> THE PROBLEM
Here the job is to return only the lines of the material, exactly, from the first one to the line with "- initial release".

> DATA TO USE
[config.mk]
export PLATFORM = sky130hd
export DESIGN_NAME = apb_slave_regfile
export DESIGN_NICKNAME = d
export VERILOG_FILES = /design/src/rtl/apb_slave_regfile.sv
export SDC_FILE = /design/constraint.sdc
export NUM_CORES = 1
export LEC_CHECK = 0
export CORE_ASPECT_RATIO = 0.8
export CORE_MARGIN = 1.5
export CORE_UTILIZATION = 40
export DETAILED_ROUTE_END_ITERATION = 7
export PLACE_DENSITY = 0.67
export RECOVER_POWER = 100
export SLEW_MARGIN = 20
export SYNTH_ARGS = -nofsm -noshare
export SYNTH_HDL_FRONTEND = slang
export SYNTH_SLANG_ARGS = --single-unit
[constraint.sdc]
create_clock -name PCLK -period 6 [get_ports PCLK]
set_input_delay 1.8 -clock PCLK [delete_from_list [all_inputs] [get_ports PCLK]]
set_output_delay 1.8 -clock PCLK [all_outputs]
set_load 0.05 [all_outputs]
[src/rtl/apb_slave_regfile.sv]
`default_nettype none
// ============================================================================
// Module      : apb_slave_regfile
// Description : APB completer serving a MEM_DEPTH-word register file; flags
//               out-of-range accesses with PSLVERR. Define APB_SLAVE_WAIT_EN
//               to add WAIT_CYCLES extra wait states per access.
// Revision    : 1.0 - initial release
// ============================================================================
module apb_slave_regfile #(
    parameter int ADDR_WIDTH  = 8,
    parameter int DATA_WIDTH  = 16,
    parameter int MEM_DEPTH   = 64,
    parameter int WAIT_CYCLES = 2
) (
    input  logic                  PCLK,
    input  logic                  PRESET,
    input  logic                  PSEL,
    input  logic                  PENABLE,
    input  logic [ADDR_WIDTH-1:0] PADDR,
    input  logic                  PWRITE,
    input  logic [DATA_WIDTH-1:0] PWDATA,
    output logic [DATA_WIDTH-1:0] PRDATA,
    output logic                  PREADY,
    output logic                  PSLVERR
);

    localparam int          c_idx_w = (MEM_DEPTH > 1) ? $clog2(MEM_DEPTH) : 1;
    localparam int unsigned c_depth = MEM_DEPTH;
`ifdef APB_SLAVE_WAIT_EN
    localparam int          c_cnt_w = (WAIT_CYCLES < 1) ? 1 : WAIT_CYCLES;
`endif

    typedef enum logic [1:0] {
        S_IDLE   = 2'd0,
        S_ACCESS = 2'd1,
        S_RESP   = 2'd2
    } state_t;

    state_t                  r_state;
    logic [ADDR_WIDTH-1:0]   r_addr;
    logic                    r_write;
    logic [DATA_WIDTH-1:0]   r_wdata;
    logic [DATA_WIDTH-1:0]   r_mem [MEM_DEPTH];
`ifdef APB_SLAVE_WAIT_EN
    logic [c_cnt_w-1:0]      r_cnt;
`endif

    logic w_in_range;
    logic w_exec;

    // Full-width compare so that addresses above MEM_DEPTH never alias.
    assign w_in_range = (32'(r_addr) < c_depth);

`ifdef APB_SLAVE_WAIT_EN
    assign w_exec = (r_cnt == '0);
`else
    assign w_exec = 1'b1;
`endif

    always_ff @(posedge PCLK) begin
        if (PRESET) begin
            r_state <= S_IDLE;
            PREADY  <= 1'b0;
            PSLVERR <= 1'b0;
            PRDATA  <= '0;
            r_addr  <= '0;
            r_write <= 1'b0;
            r_wdata <= '0;
`ifdef APB_SLAVE_WAIT_EN
            r_cnt   <= '0;
`endif
            for (int i = 0; i < MEM_DEPTH; i++) begin
                r_mem[i] <= '0;
            end
        end else begin
            case (r_state)
                S_IDLE: begin
                    PREADY  <= 1'b0;
                    PSLVERR <= 1'b0;
                    PRDATA  <= '0;
                    // PSEL with PENABLE already high is a protocol violation and is ignored.
                    if (PSEL && !PENABLE) begin
                        r_addr  <= PADDR;
                        r_write <= PWRITE;
                        r_wdata <= PWDATA;
`ifdef APB_SLAVE_WAIT_EN
                        r_cnt   <= c_cnt_w'(WAIT_CYCLES);
`endif
                        r_state <= S_ACCESS;
                    end
                end

                S_ACCESS: begin
                    if (!PSEL || !PENABLE) begin
                        r_state <= S_IDLE;
                    end else if (!w_exec) begin
`ifdef APB_SLAVE_WAIT_EN
                        r_cnt <= r_cnt - 1'b1;
`endif
                    end else begin
                        if (!w_in_range) begin
                            PRDATA  <= '0;
                            PSLVERR <= 1'b1;
                        end else if (r_write) begin
                            r_mem[r_addr[c_idx_w-1:0]] <= r_wdata;
                            PRDATA  <= '0;
                            PSLVERR <= 1'b0;
                        end else begin
                            PRDATA  <= r_mem[r_addr[c_idx_w-1:0]];
                            PSLVERR <= 1'b0;
                        end
                        PREADY  <= 1'b1;
                        r_state <= S_RESP;
                    end
                end

                S_RESP: begin
                    PREADY  <= 1'b0;
                    PSLVERR <= 1'b0;
                    PRDATA  <= '0;
                    r_state <= S_IDLE;
                end

                default: begin
                    PREADY  <= 1'b0;
                    PSLVERR <= 1'b0;
                    PRDATA  <= '0;
                    r_state <= S_IDLE;
                end
            endcase
        end
    end

endmodule
`default_nettype wire
Word-level counts from Yosys, hierarchy flattened
Memory sizes are Yosys's and may differ from the RTL's. A register that Yosys moved wholly into a read port is not among the register bits.
Cells that the tools add are included.
Widths: inputs -> output; s select.
{ "word_totals": {"regBits": 45, "latch_bits": 0, "ram_bits": 1024, "mem_bits_ro": 0, "in_bits": 29, "out_inout_bits": 18, "elab_cells": 39, "memories": 1} }
{ "op_classes": {"addsub": 0, "mul": 0, "div": 0, "order_cmp": 1, "eq_ne": 2, "shift": 0, "mux": 19, "bitwise_logic": 1, "reduce_logical": 8} }
{ "memory_table": {"columns": ["name", "depth", "word_bits", "read_ports", "rd_ports_with_merged_regs", "write_ports", "line_no", "text"], "rows": [
  ["r_mem", 64, 16, 1, 1, 64, "43", "logic [DATA_WIDTH-1:0] r_mem [MEM_DEPTH];"]
]} }
{ "ops": {"columns": ["op", "n"], "rows": [
  ["$mux 16", 3],
  ["$mux 6", 3],
  ["$reduce_or 16->1", 1],
  ["$mux 1", 10],
  ["$lt 8x7->1 const B", 1],
  ["$mux 2", 2],
  ["$pmux 2 s2", 1],
  ["$eq 2x1->1 const B", 1],
  ["$logic_not 1->1", 2],
  ["$logic_not 2->1", 1],
  ["$ne 2x2->1 const B", 1],
  ["$reduce_and 2->1", 1],
  ["$reduce_or 2->1", 1],
  ["$logic_and 1x1->1", 1],
  ["$logic_or 1x1->1", 1],
  ["$not 1->1", 1]
]} }

Depth between registers and ports, before layout
{ "depth": {"depth_word": 8, "mapped_depth": 10, "depth_no_buf": 6} }

Least setup slack after synthesis
Ideal clock, no wire load.
{ "synth_path": {"path_kind": "input-to-reg", "startpoint": "input PRESET", "endpoint": "memory r_mem[45][0], enable pin", "setup_time_ps": 334, "t_arrival_ps": 3772, "required_ps": 5666, "slack_ps": 1894, "path_stages": 7, "n_path_buf": 1, "cell_sequence": "buf_6 > or3b_4 > or4_4 > nor2_8 > nand4_4 > nor2_4 > or2_2"} }
{ "synth_lines": {"columns": ["element", "line_no", "text"], "rows": [
  ["start: declaration", "16", "input logic PRESET,"],
  ["end: declaration", "43", null]
]} }

==> impl_results.md <==
* Status: completed
* Hold slack at 488 ps
* Resize count post-CTS at 0
* Mapped Nets at 3304
* Post-synth top cells: and2_1 (1025), edfxtp_1 (1024), mux2i_1 (215), clkbuf_1 (196), mux4_2 (176)
* Max_cap viols at 0
* Slew @ Worst Pin at 1260 ps
* First-pass GRT wire length at 190000 um
* Syn Area/Cell at 15.0 um2
* CTS Buf Count at 104
* Multi-input gate area at 15900 um2
* Iteration-0 DRC Markers at 3689
* Top post-synthesis cells by area: edfxtp_1 (63%), and2_1 (13%), mux4_2 (8.1%)
* Final setup TNS at 0 ps
* Slew headroom at 15.7%
* Worst path slowest cell: or4_1
* Die W at 395 um
* Post-layout util at 44.8%
* Core Area at 121000 um2
* IO Pins at 47
* Inst Count DP at 4732
* Register area at 31800 um2
* Area leader, netlist: edfxtp_1
* Number of H-tree levels at 3
* Worst skew pair latency at 680 ps
* Top Family by Delay on Critical Path: simple AND/OR/NAND/NOR gates
* Clock transition at path regs at 60 ps
* Count of flip-flops with a built-in enable after synthesis at 1024
* Largest fanout on the critical path at 17
* Hold WC Path Type: flop to flop
* CP arrival at 5480 ps
* Vias/cell at 5.56
* Achievable clock frequency at 193 MHz
* Peak VDD IR at 0.000247 V
* ANT nets after route at 0
* Fillers at 10500
* Final Hold Vio Count at 0
* Bufs on Longest Clock Path at 3
* Type of element capturing the critical path: flop
* Static Leak at 18.5 nW
* Final setup viols at 0
* Critical path depth at 8
* Post-Syn Instances at 3275
* CP dominant cell by count: nand2_1
* Ys async rst share at 0%
* # clock sinks at 1075
* Antenna violations before repair at 13
* Flop2flop setup slack at 2040 ps
* Area growth syn-to-layout at 10.7%
* First drt pass iteration count at 5
* Hold Buf Count CTS at 0
* Congestion Overflow GR at 0
* I/O Buffers at 46
* Final Skew at 30.0 ps
* Layout cells sized above 1 at 15.8%
* DRC at 0
* RePlAce Congestion at 0.867
* Synth cell types at 45
* Worst path bufs/invs at 2
* Cell Chain, Critical Path: dlygate4sd3_1 > nand2_1 > or4_1 > nor2_8 > nand2_1 > nor2_1 > clkbuf_1 > or2_2
* Power Dens Cells at 302 nW/um2
* Vias post-DR at 27400
* Post-synth top area share at 62.7%
* Nets at 3243
* Period utilisation layout at 86.2%
* Final Total Pwr at 16.4 mW
* R2R cell count at 7
* RSZ-0062 raised after global routing: false
* Sequential share of the synthesized area at 64.8%
* Slew Limit Fails at 0
* Initial Util at 40.5%
* DPL Wire Length at 81800 um
* Critical path type: primary input to flop
* Hold Crit Depth at 2
* Register bit total from synthesis at 1075
* Primary FF master, synth: edfxtp_1
* CTS tree: yes
* CP peak stage delay at 690 ps
* Die Ht at 316 um
* Crit path launch type: primary input
* Routed len/inst at 27.1 um
* Most numerous cell in the Yosys netlist: and2_1
* YS warnings at 0
* Layout Cells excl Fill at 4928
* Tmin final at 5170 ps
* Mapped cell area at 49100 um2
* Largest net degree at the start of global routing at 66
* Total Die Area at 125000 um2
* Number of global-route vias before repair at 26000
* Total GRT Usage at 21.1%
* CP required at 6310 ps
* Core Rows at 114
* Number of post-CTS setup repair buffers at 0
* Root buf cell: clkbuf_16
* Post-Route WL at 134000 um
## per-stage QoR
stage / cell area, um2 / worst slack [ps]
after floorplan: 49100 / 1890
after global routing: 54300 / 727
after CTS: 54500 / 1630
after detailed placement: 51000 / 947
after global placement: 51000 / 1040
final: 54300 / 826
## cell type report
class	count	area share [%]
Tap cell	1624	3.74
Clock buffer	137	5.27
Multi-Input combinational cell	1901	29.3
Inverter	1	0.00691
Timing Repair Buffer	131	1.82
Sequential cell	1075	58.6
Antenna cell	3	0.0138
Clock inverter	56	1.27
## final timing paths
| check | startpoint | endpoint |
|---|---|---|
| worst max-delay path | PENABLE | r_mem[27][1] |
| worst min-delay path | r_addr[6] | r_addr[6] |
| worst max register to register | r_state[0] | r_mem[27][1] |
| worst min register to register | r_addr[6] | r_addr[6] |
## tightest hold or removal path, stage by stage (launching register included)
cell,delay [ps]
dfxtp_1,330
nand2_1,60
a21oi_1,50
## report_power, final
group / switching, mW / leakage (nW) / total [mW] / internal (mW)
clock: 2.84 / 1.74 / 6.88 / 4.04
combinational: 0.622 / 5.70 / 0.934 / 0.311
sequential: 0.184 / 11.0 / 8.61 / 8.43
total: 3.64 / 18.5 / 16.4 / 12.8
## logic make-up (layout without fill, tap and decap cells)
logic type	Yosys count	count (layout)	synth area share, %
and+or+nand+nor	1281	1281	16.1
DFF	1075	1075	64.8
muxes	409	409	12.9
buffers and inverters	299	325	2.70
AOI/OAI and AO/OA	211	211	3.61
other	0	3	0
## metal layers
metal | GRT usage (%) | share of wire (%) | routed length (um) | vias up
met5 | 0 | 0.027 | 36 | -
met4 | 4.58 | 2.3 | 3040 | 6
met3 | 5.90 | 11 | 15300 | 176
met2 | 30.7 | 42 | 56700 | 1316
met1 | 31.5 | 44 | 58400 | 14100
li1 | - | - | - | 11800
## flip-flops by register name, indices dropped and copies added (netlist names), named ones only
| register | count |
|---|---|
| r_write | 1 |
| r_state | 2 |
| r_wdata | 16 |
| PREADY | 1 |
| PRDATA | 16 |
| PSLVERR | 1 |
| r_addr | 8 |
| r_mem | 1024 |
## cell usage in the layout (no fill, tap or decap), types with 18 or more instances in the layout
| cell | n |
|---|---|
| edfxtp_1 | 1024 |
| and2_1 | 603 |
| and2_0 | 421 |
| mux2i_1 | 215 |
| mux4_2 | 176 |
| clkbuf_16 | 109 |
| nor2_1 | 65 |
| or2_2 | 61 |
| nand2_1 | 60 |
| clkbuf_1 | 60 |
| buf_4 | 49 |
| a21oi_1 | 43 |
| a22o_1 | 32 |
| a221oi_1 | 32 |
| a22oi_1 | 32 |
| dfxtp_1 | 31 |
| clkdlybuf4s50_1 | 26 |
| o22ai_1 | 25 |
| clkinv_2 | 20 |
| dlygate4sd3_1 | 19 |
| mux2_2 | 18 |
(Power assumes the default switching activity.)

> ANSWER BELOW
[config.mk]
export PLATFORM = sky130hd
export DESIGN_NAME = apb_slave_regfile
export DESIGN_NICKNAME = d
export VERILOG_FILES = /design/src/rtl/apb_slave_regfile.sv
export SDC_FILE = /design/constraint.sdc
export NUM_CORES = 1
export LEC_CHECK = 0
export CORE_ASPECT_RATIO = 0.8
export CORE_MARGIN = 1.5
export CORE_UTILIZATION = 40
export DETAILED_ROUTE_END_ITERATION = 7
export PLACE_DENSITY = 0.67
export RECOVER_POWER = 100
export SLEW_MARGIN = 20
export SYNTH_ARGS = -nofsm -noshare
export SYNTH_HDL_FRONTEND = slang
export SYNTH_SLANG_ARGS = --single-unit
[constraint.sdc]
create_clock -name PCLK -period 6 [get_ports PCLK]
set_input_delay 1.8 -clock PCLK [delete_from_list [all_inputs] [get_ports PCLK]]
set_output_delay 1.8 -clock PCLK [all_outputs]
set_load 0.05 [all_outputs]
[src/rtl/apb_slave_regfile.sv]
`default_nettype none
// ============================================================================
// Module      : apb_slave_regfile
// Description : APB completer serving a MEM_DEPTH-word register file; flags
//               out-of-range accesses with PSLVERR. Define APB_SLAVE_WAIT_EN
//               to add WAIT_CYCLES extra wait states per access.
// Revision    : 1.0 - initial release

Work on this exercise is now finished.